*MATERIAL FOR THIS TASK:*
--- src/rtl/riscv_pkg.sv ---
// rtl/riscv_pkg.sv - shared types and constants for the instruction fetch front-end
package riscv_pkg;

  localparam int XLEN = 64;
  localparam logic [31:0] HALT_INSTR = 32'h00100073;

  typedef struct packed {
    logic [31:0]     instr;
    logic [XLEN-1:0] pc;
  } fetch_entry_t;

  typedef enum logic [1:0] {
    ST_RUN,
    ST_HALTED,
    ST_FAULT
  } ifetch_state_t;

endpackage

--- src/rtl/riscv_sync_fifo.sv ---
// rtl/riscv_sync_fifo.sv - synchronous FIFO with flush, count and full/empty flags
module riscv_sync_fifo #(
  parameter type T = logic [31:0],
  parameter int DEPTH = 4,
  localparam int AW = $clog2(DEPTH),
  localparam int CW = $clog2(DEPTH + 1)
) (
  input  logic          clk,
  input  logic          rst_n,
  input  logic          push,
  input  T              push_data,
  input  logic          pop,
  input  logic          flush,
  output T              head,
  output logic [CW-1:0] count,
  output logic          full,
  output logic          empty
);

  T              mem_q [DEPTH];
  T              mem_d [DEPTH];
  logic [AW-1:0] wr_ptr_q, wr_ptr_d;
  logic [AW-1:0] rd_ptr_q, rd_ptr_d;
  logic [CW-1:0] count_q, count_d;
  logic          do_push, do_pop;

  assign full  = (count_q == CW'(DEPTH));
  assign empty = (count_q == '0);
  assign count = count_q;
  assign head  = mem_q[rd_ptr_q];

  always_comb begin
    mem_d    = mem_q;
    wr_ptr_d = wr_ptr_q;
    rd_ptr_d = rd_ptr_q;
    count_d  = count_q;
    do_push  = push && !full && !flush;
    do_pop   = pop && !empty && !flush;
    // Flush dominates any push or pop presented in the same cycle.
    if (flush) begin
      wr_ptr_d = '0;
      rd_ptr_d = '0;
      count_d  = '0;
    end else begin
      if (do_push) begin
        mem_d[wr_ptr_q] = push_data;
        wr_ptr_d        = wr_ptr_q + 1'b1;
      end
      if (do_pop) begin
        rd_ptr_d = rd_ptr_q + 1'b1;
      end
      count_d = count_q + CW'(do_push) - CW'(do_pop);
    end
  end

  always_ff @(posedge clk or negedge rst_n) begin
    if (!rst_n) begin
      for (int i = 0; i < DEPTH; i++) begin
        mem_q[i] <= '0;
      end
      wr_ptr_q <= '0;
      rd_ptr_q <= '0;
      count_q  <= '0;
    end else begin
      mem_q    <= mem_d;
      wr_ptr_q <= wr_ptr_d;
      rd_ptr_q <= rd_ptr_d;
      count_q  <= count_d;
    end
  end

endmodule

--- src/rtl/riscv_ifetch.sv ---
// rtl/riscv_ifetch.sv - in-order instruction fetch with credit-based buffering, redirect and halt
module riscv_ifetch
  import riscv_pkg::*;
#(
  parameter int              XLEN     = 64,
  parameter int              DEPTH    = 4,
  parameter int              MAX_OUT  = 2,
  parameter logic [XLEN-1:0] RESET_PC = '0
) (
  input  logic            clk,
  input  logic            rst_n,
  output logic            req_valid,
  input  logic            req_ready,
  output logic [XLEN-1:0] req_addr,
  input  logic            resp_valid,
  input  logic [31:0]     resp_data,
  output logic            instr_valid,
  input  logic            instr_ready,
  output logic [31:0]     instr,
  output logic [XLEN-1:0] instr_pc,
  input  logic            redirect_valid,
  input  logic [XLEN-1:0] redirect_pc,
  output logic            halted,
  output logic            fault
);

  localparam int OW = $clog2(MAX_OUT + 1);
  localparam int CW = $clog2(DEPTH + 1);

  ifetch_state_t   state_q, state_d;
  logic [XLEN-1:0] fetch_pc_q, fetch_pc_d;
  logic [XLEN-1:0] resp_pc_q, resp_pc_d;
  logic [OW-1:0]   out_q, out_d;
  logic [OW-1:0]   drop_q, drop_d;

  logic            accept;
  logic            fifo_push, fifo_pop, fifo_flush;
  logic            fifo_full, fifo_empty;
  logic [CW-1:0]   fifo_count;
  fetch_entry_t    fifo_head;
  fetch_entry_t    fifo_in;

  // Credit check counts in-flight reads against free FIFO slots so a response always has room.
  assign req_valid = rst_n && (state_q == ST_RUN) && !redirect_valid
                   && (int'(out_q) < MAX_OUT)
                   && (int'(fifo_count) + int'(out_q) < DEPTH);
  assign req_addr  = fetch_pc_q;
  assign accept    = req_valid && req_ready;

  assign instr_valid = !fifo_empty;
  assign instr       = fifo_head.instr;
  assign instr_pc    = fifo_head.pc;
  assign halted      = (state_q == ST_HALTED);
  assign fault       = (state_q == ST_FAULT);
  assign fifo_in     = '{instr: resp_data, pc: resp_pc_q};

  always_comb begin
    state_d    = state_q;
    fetch_pc_d = fetch_pc_q;
    resp_pc_d  = resp_pc_q;
    out_d      = out_q;
    drop_d     = drop_q;
    fifo_push  = 1'b0;
    fifo_pop   = 1'b0;
    fifo_flush = 1'b0;
    if (redirect_valid) begin
      // Every read still in flight after this edge belongs to the old stream.
      fifo_flush = 1'b1;
      fetch_pc_d = redirect_pc;
      resp_pc_d  = redirect_pc;
      out_d      = out_q - OW'(resp_valid);
      drop_d     = out_q - OW'(resp_valid);
      state_d    = (redirect_pc[1:0] != 2'b00) ? ST_FAULT : ST_RUN;
    end else begin
      fifo_pop = instr_valid && instr_ready;
      if (accept) begin
        fetch_pc_d = fetch_pc_q + XLEN'(4);
      end
      out_d = out_q + OW'(accept) - OW'(resp_valid);
      if (resp_valid) begin
        if (drop_q != '0) begin
          drop_d = drop_q - 1'b1;
        end else if (state_q == ST_RUN && !fifo_full) begin
          fifo_push = 1'b1;
          resp_pc_d = resp_pc_q + XLEN'(4);
          if (resp_data == HALT_INSTR) begin
            state_d = ST_HALTED;
          end
        end
      end
    end
  end

  always_ff @(posedge clk or negedge rst_n) begin
    if (!rst_n) begin
      state_q    <= ST_RUN;
      fetch_pc_q <= RESET_PC;
      resp_pc_q  <= RESET_PC;
      out_q      <= '0;
      drop_q     <= '0;
    end else begin
      state_q    <= state_d;
      fetch_pc_q <= fetch_pc_d;
      resp_pc_q  <= resp_pc_d;
      out_q      <= out_d;
      drop_q     <= drop_d;
    end
  end

  riscv_sync_fifo #(
    .T     (fetch_entry_t),
    .DEPTH (DEPTH)
  ) u_fifo (
    .clk       (clk),
    .rst_n     (rst_n),
    .push      (fifo_push),
    .push_data (fifo_in),
    .pop       (fifo_pop),
    .flush     (fifo_flush),
    .head      (fifo_head),
    .count     (fifo_count),
    .full      (fifo_full),
    .empty     (fifo_empty)
  );

endmodule

--- config.mk ---
export PLATFORM = sky130hd
export DESIGN_NAME = riscv_ifetch
export DESIGN_NICKNAME = d
export VERILOG_FILES = /design/src/rtl/riscv_pkg.sv /design/src/rtl/riscv_sync_fifo.sv /design/src/rtl/riscv_ifetch.sv
export SDC_FILE = /design/constraint.sdc
export NUM_CORES = 1
export LEC_CHECK = 0
export CAP_MARGIN = 20
export CORE_MARGIN = 8
export CORE_UTILIZATION = 25
export DETAILED_ROUTE_END_ITERATION = 16
export REMOVE_ABC_BUFFERS = 1
export SYNTH_ARGS = -nofsm -noshare
export SYNTH_HDL_FRONTEND = slang
export SYNTH_HIERARCHICAL = 1
export SYNTH_SLANG_ARGS = --single-unit
--- constraint.sdc ---
create_clock -name clk -period 3.05 [get_ports clk]
set_input_delay 0.61 -clock clk [delete_from_list [all_inputs] [get_ports clk]]
set_output_delay 0.61 -clock clk [all_outputs]
set_load 0.01 [all_outputs]
==> results.sh <==
export IMPL_yosys_area_top_type_share=0.515
export IMPL_min_path_type="in2reg"
export IMPL_yosysMostFrequentCell="dfrtp_1"
export IMPL_critPathMaxFanout=8
export IMPL_avgSynthCellArea_um2=13.7
export IMPL_p_switching_uw=5290
export IMPL_critPathLaunchType="flop"
export IMPL_synthTopCellsByCount="525 x dfrtp_1, 239 x mux2_2, 160 x mux2_4"
export IMPL_ys_flop_type="dfrtp_1"
export IMPL_io_buffers=265
export IMPL_fillers=10000
export IMPL_p_int_uw=13600
export IMPL_path_class="reg2out"
export IMPL_p_clk_frac=0.374
export IMPL_regArea_um2=13100
export IMPL_routed_wl_um=84400
export IMPL_die_area_um2=113000
export IMPL_antenna_found_initial=3
export IMPL_tritoncts="yes"
export IMPL_max_cap_violations=0
export IMPL_io_pins=266
export IMPL_drc_errors=0
export IMPL_hpwl_um=61100
export IMPL_grt_pass1_vias=18000
export IMPL_area_growth_pct=29.2
export IMPL_final_layout_size_suffix_gt1_frac=0.353
export IMPL_nets=2377
export IMPL_start_util=0.252
export IMPL_switching_share=0.280
export IMPL_worst_slew_pin_slew_ns=0.930
export IMPL_first_pass_iters=5
export IMPL_worstRegToRegCells=8
export IMPL_regToRegStartpoint="u_fifo/count[2]"
export IMPL_rrSetupSlack_ns=0.15
export IMPL_power_share_combinational=0.190
export IMPL_vdd_ir_drop_worst_mv=0.489
export IMPL_ys_seq_area_frac=0.515
export IMPL_setup_tns_final_ns=0
export IMPL_diodes=0
export IMPL_cellPowerDensity_nw_per_um2=572
export IMPL_setup_viol=0
export IMPL_cp_required_ns=2.44
export IMPL_timing_rr_end="resp_pc_q[48]"
export IMPL_dpl_worst_slack_ns=-0.393
export IMPL_cp_end_kind="output pin"
export IMPL_cts_root_buffer="clkbuf_16"
export IMPL_num_vias=17500
export IMPL_whs_ns=0.405
export IMPL_vias_per_cell=4.76
export IMPL_synth_cell_types=67
export IMPL_skew_ns=0.0395
export IMPL_rsz0062_at_grt="no"
export IMPL_cts_buffer_depth=3
export IMPL_hp_start="redirect_valid"
export IMPL_ant_nets=0
export IMPL_overflow=0
export IMPL_status="complete, no violations"
export IMPL_grt_pass1_wl_um=124000
export IMPL_p_leak_uw=0.0145
export IMPL_grt_usage=0.147
export IMPL_die_height_um=336
export IMPL_gp_congestion=0.838
export IMPL_ys_seq_elements=525
export IMPL_post_route_worst_setup_slack_ns=0.0781
export IMPL_grt_max_degree=163
export IMPL_fin_crit_sh=0.974
export IMPL_cts_htree_levels=2
export IMPL_worstSkewPairLatency_ns=0.66
export IMPL_clock_sinks=525
export IMPL_core_um2=101000
export IMPL_netlist_area_um2=25500
export IMPL_slew_violations=0
export IMPL_power_frac_seq=0.436
export IMPL_post_route_min_period_ns=2.97
export IMPL_synth_edf_count=0
export IMPL_synthTopCellsByArea="dfrtp_1 51%, mux2_2 11%, mux2_4 9.4%, mux4_2 8.5%, nand2_1 1.7%"
export IMPL_drt_iter0_drc=1361
export IMPL_hold_path_depth=3
export IMPL_die_w_um=336
export IMPL_ys_warnings_count=6
export IMPL_syn_inst=1868
export IMPL_multi_input_area_um2=11700
export IMPL_clk_pin_slew_worst_paths_ns=0.06
export IMPL_cp_data_arrival_time_ns=2.36
export IMPL_num_rows=117
export IMPL_async_reset_ff_frac=1.00
export IMPL_relSlewSlack=0.380
export IMPL_synth_top_area_cell="dfrtp_1"
export IMPL_hold_path_end="u_fifo/wr_ptr_q[1]"
export IMPL_wl_per_cell_um=23.0
export IMPL_fmax_ghz=0.336
export IMPL_hold_viol_final=0
export IMPL_cts_buffers=60
metrics by stage:
step	std cells	instance area (um^2)	utilization	power (uW)
floorplan	1760	24900	-	9980
global placement	3543	30800	0.304	12300
detailed placement	3543	30800	0.304	12300
CTS	3670	33000	0.325	19200
global route	3673	33000	0.325	19800
finish	3673	33000	0.325	18900
registers in the layout (all words and copies together) (netlist names):
register and count:
out_q 2, state_q 2, u_fifo/wr_ptr_q 2, u_fifo/rd_ptr_q 2
resp_pc_q 64, u_fifo/mem_q 384, req_addr 64, drop_q 2
u_fifo/count 3
worst max-delay path: stages, from the launching register on:
cell and delay, ns:
dfrtp_4 0.44, buf_12 0.19, buf_16 0.18, mux4_2 0.55, dlygate4sd2_1 0.31
how the worst max path moves through the flow:
| stage | startpoint | endpoint | slack [ns] | depth (start not counted) |
|---|---|---|---|---|
| 4_1_cts | u_fifo/rd_ptr_q[0] | instr_pc[13] | -0.10 | 5 |
| 3_5_place_dp | resp_valid | u_fifo/count[2] | -0.39 | 14 |
| 6_report | u_fifo/rd_ptr_q[0] | instr[24] | 0.08 | 4 |
| 5_1_grt | u_fifo/rd_ptr_q[0] | instr_pc[11] | 0.007 | 4 |
| 2_1_floorplan | u_fifo/count[2] | u_fifo/mem_q[0] | -2.33 | 8 |
| 3_3_place_gp | resp_valid | u_fifo/count[2] | -0.41 | 14 |
cells in the final DEF (no fill, tap or decap), drive strengths merged, types with 43 or more instances in the layout:
| cell | count |
|---|---|
| buf | 193 |
| clkbuf | 90 |
| clkdlybuf4s50 | 168 |
| dfrtp | 525 |
| dlygate4sd2 | 69 |
| mux2 | 399 |
| mux4 | 96 |
| nand2 | 117 |
| nand3 | 81 |
| nand4 | 43 |
| nor2 | 57 |
| o21ai | 79 |
| xor2 | 49 |
timing repair:
item | 4_1_cts | 5_1_grt
hold buffers | 1 | 0
endpoints found under the setup margin | 96 | 21
buffers inserted | 17 | 1
endpoints found under the hold margin | 11 | 0
gates resized for setup | 165 | 23
pin swaps | 0 | 1
gates cloned | 3 | 2
per-layer routing:
| layer | share of wire | track usage | vias to the layer above |
|---|---|---|---|
| met5 | 0.00015 | 0 | - |
| met4 | 0.031 | 0.0501 | 2 |
| met3 | 0.086 | 0.0475 | 126 |
| met2 | 0.43 | 0.214 | 585 |
| met1 | 0.45 | 0.204 | 9039 |
| li1 | - | - | 7730 |
logic make-up after synthesis:
group | Yosys count | synth area share
buffers and inverters | 135 | 0.0301
multiplexers | 499 | 0.286
XOR/XNOR | 79 | 0.0271
flip-flops | 525 | 0.515
AND/OR/NAND/NOR | 449 | 0.0942
AO/OA/AOI/OAI | 167 | 0.0407
adder cells (fa/ha/maj) | 14 | 0.00716
power by group through the flow:
stage	Combinational (uW)	Sequential, uW	Clock, uW
after floorplan	1790	8190	0
after global placement	3960	8320	0
after detailed placement	4000	8330	0
after CTS	3700	8230	7310
after global routing	3870	8330	7550
final	3580	8230	7060
area by class of cell:
type / count / area share
Tap cell: 1368 / 0.0519
Sequential cell: 525 / 0.399
Inverter: 27 / 0.00307
Clock buffer: 86 / 0.0515
Timing Repair Buffer: 439 / 0.135
Multi-Input combinational cell: 1208 / 0.354
Clock inverter: 20 / 0.00600
Power figures use the tool's default switching activity.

*REQUIRED ACTION:*
Once you reach the line with "export IMPL_ys_seq_elements=525" in the data above, copy it and every line after it exactly, up to and including the line with "export IMPL_core_um2=101000".

*EXERCISE SOLUTION:*
export IMPL_ys_seq_elements=525
export IMPL_post_route_worst_setup_slack_ns=0.0781
export IMPL_grt_max_degree=163
export IMPL_fin_crit_sh=0.974
export IMPL_cts_htree_levels=2
export IMPL_worstSkewPairLatency_ns=0.66
export IMPL_clock_sinks=525
export IMPL_core_um2=101000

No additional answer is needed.